Stored items:
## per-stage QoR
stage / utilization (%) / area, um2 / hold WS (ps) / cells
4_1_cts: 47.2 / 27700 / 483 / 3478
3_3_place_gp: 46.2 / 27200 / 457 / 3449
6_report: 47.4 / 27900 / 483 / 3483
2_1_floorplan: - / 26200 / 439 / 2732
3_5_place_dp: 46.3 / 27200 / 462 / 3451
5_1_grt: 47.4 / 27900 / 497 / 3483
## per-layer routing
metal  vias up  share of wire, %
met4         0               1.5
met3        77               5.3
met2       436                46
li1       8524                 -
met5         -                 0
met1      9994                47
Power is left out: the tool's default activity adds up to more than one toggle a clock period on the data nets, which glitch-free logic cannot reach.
==> src/rtl/mem_access_unit.sv <==
// MEM pipeline stage with MEM/WB latch: runs loads/stores through the memory-controller handshake.
// Optional define MEM_FWD_EN compiles in the combinational forward path to decode.
module mem_access_unit #(
    parameter int unsigned CMD_W = 6,
    parameter logic [CMD_W-1:0] CmdLB  = CMD_W'(11),
    parameter logic [CMD_W-1:0] CmdLH  = CMD_W'(12),
    parameter logic [CMD_W-1:0] CmdLW  = CMD_W'(13),
    parameter logic [CMD_W-1:0] CmdLBU = CMD_W'(14),
    parameter logic [CMD_W-1:0] CmdLHU = CMD_W'(15),
    parameter logic [CMD_W-1:0] CmdSB  = CMD_W'(16),
    parameter logic [CMD_W-1:0] CmdSH  = CMD_W'(17),
    parameter logic [CMD_W-1:0] CmdSW  = CMD_W'(18)
) (
    input  logic             clk_in,
    input  logic             rst_in,
    input  logic             rdy_in,
    input  logic [4:0]       rsd_addr_in,
    input  logic [31:0]      rsd_data_in,
    input  logic             write_rsd_in,
    input  logic [CMD_W-1:0] cmdtype_in,
    input  logic [31:0]      mem_addr_in,
    input  logic [31:0]      store_val_in,
    output logic             mctl_req_o,
    output logic             mctl_we_o,
    output logic [31:0]      mctl_addr_o,
    output logic [2:0]       mctl_len_o,
    output logic [31:0]      mctl_wdata_o,
    input  logic             mctl_done_i,
    input  logic [31:0]      mctl_rdata_i,
    output logic [4:0]       rsd_addr_o,
    output logic [31:0]      rsd_data_o,
    output logic             write_rsd_o,
    output logic             stall_mem_o,
    output logic             mem_forward_id_o,
    output logic [4:0]       mem_forward_addr_o,
    output logic [31:0]      mem_forward_data_o
);

    typedef enum logic [0:0] {StIdle, StBusy} state_e;

    state_e           r_state;
    state_e           w_state_nxt;
    logic             r_req;
    logic             r_we;
    logic [31:0]      r_addr;
    logic [2:0]       r_len;
    logic [31:0]      r_wdata;
    logic [CMD_W-1:0] r_cmd;
    logic [4:0]       r_rd;
    logic [4:0]       r_rsd_addr;
    logic [31:0]      r_rsd_data;
    logic             r_write_rsd;

    logic             w_is_load;
    logic             w_is_store;
    logic             w_is_mem;
    logic [2:0]       w_len;
    logic [31:0]      w_load_ext;
    logic             w_stall;

    // Decode of the incoming command; unknown codes fall through as non-memory.
    always_comb begin
        w_is_load  = 1'b0;
        w_is_store = 1'b0;
        w_len      = 3'd4;
        case (cmdtype_in)
            CmdLB, CmdLBU: begin w_is_load  = 1'b1; w_len = 3'd1; end
            CmdLH, CmdLHU: begin w_is_load  = 1'b1; w_len = 3'd2; end
            CmdLW:         begin w_is_load  = 1'b1; w_len = 3'd4; end
            CmdSB:         begin w_is_store = 1'b1; w_len = 3'd1; end
            CmdSH:         begin w_is_store = 1'b1; w_len = 3'd2; end
            CmdSW:         begin w_is_store = 1'b1; w_len = 3'd4; end
            default:       ;
        endcase
        w_is_mem = w_is_load | w_is_store;
    end

    always_comb begin
        w_load_ext = mctl_rdata_i;
        case (r_cmd)
            CmdLB:   w_load_ext = {{24{mctl_rdata_i[7]}}, mctl_rdata_i[7:0]};
            CmdLBU:  w_load_ext = {24'h0, mctl_rdata_i[7:0]};
            CmdLH:   w_load_ext = {{16{mctl_rdata_i[15]}}, mctl_rdata_i[15:0]};
            CmdLHU:  w_load_ext = {16'h0, mctl_rdata_i[15:0]};
            default: ;
        endcase
    end

    // Stall is state-based only, so it keeps following done even while rdy_in is low.
    always_comb begin
        w_state_nxt = r_state;
        w_stall     = 1'b0;
        if (r_state == StIdle) begin
            w_stall = w_is_mem;
            if (w_is_mem) begin
                w_state_nxt = StBusy;
            end
        end else begin
            w_stall = !mctl_done_i;
            if (mctl_done_i) begin
                w_state_nxt = StIdle;
            end
        end
    end

    always_ff @(posedge clk_in) begin
        if (!rst_in) begin
            r_state     <= StIdle;
            r_req       <= 1'b0;
            r_we        <= 1'b0;
            r_addr      <= '0;
            r_len       <= '0;
            r_wdata     <= '0;
            r_cmd       <= '0;
            r_rd        <= '0;
            r_rsd_addr  <= '0;
            r_rsd_data  <= '0;
            r_write_rsd <= 1'b0;
        end else if (rdy_in) begin
            r_state <= w_state_nxt;
            if (r_state == StIdle) begin
                if (w_is_mem) begin
                    r_req       <= 1'b1;
                    r_we        <= w_is_store;
                    r_addr      <= mem_addr_in;
                    r_len       <= w_len;
                    r_wdata     <= store_val_in;
                    r_cmd       <= cmdtype_in;
                    r_rd        <= rsd_addr_in;
                    r_write_rsd <= 1'b0;
                end else begin
                    r_rsd_addr  <= rsd_addr_in;
                    r_rsd_data  <= rsd_data_in;
                    r_write_rsd <= write_rsd_in;
                end
            end else if (mctl_done_i) begin
                r_req <= 1'b0;
                if (!r_we) begin
                    r_rsd_addr  <= r_rd;
                    r_rsd_data  <= w_load_ext;
                    r_write_rsd <= 1'b1;
                end else begin
                    r_write_rsd <= 1'b0;
                end
            end
        end
    end

`ifdef MEM_FWD_EN
    always_comb begin
        mem_forward_id_o   = 1'b0;
        mem_forward_addr_o = '0;
        mem_forward_data_o = '0;
        if (r_state == StIdle) begin
            if (!w_is_mem && write_rsd_in && (rsd_addr_in != 5'd0)) begin
                mem_forward_id_o   = 1'b1;
                mem_forward_addr_o = rsd_addr_in;
                mem_forward_data_o = rsd_data_in;
            end
        end else if (!r_we && mctl_done_i && (r_rd != 5'd0)) begin
            mem_forward_id_o   = 1'b1;
            mem_forward_addr_o = r_rd;
            mem_forward_data_o = w_load_ext;
        end
    end
`else
    assign mem_forward_id_o   = 1'b0;
    assign mem_forward_addr_o = '0;
    assign mem_forward_data_o = '0;
`endif

    assign mctl_req_o   = r_req;
    assign mctl_we_o    = r_we;
    assign mctl_addr_o  = r_addr;
    assign mctl_len_o   = r_len;
    assign mctl_wdata_o = r_wdata;
    assign rsd_addr_o   = r_rsd_addr;
    assign rsd_data_o   = r_rsd_data;
    assign write_rsd_o  = r_write_rsd;
    assign stall_mem_o  = w_stall;

endmodule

### Task brief
How many lines in the data above contain the string "CmdSH"? Reply with only the number.

### Solved problem
2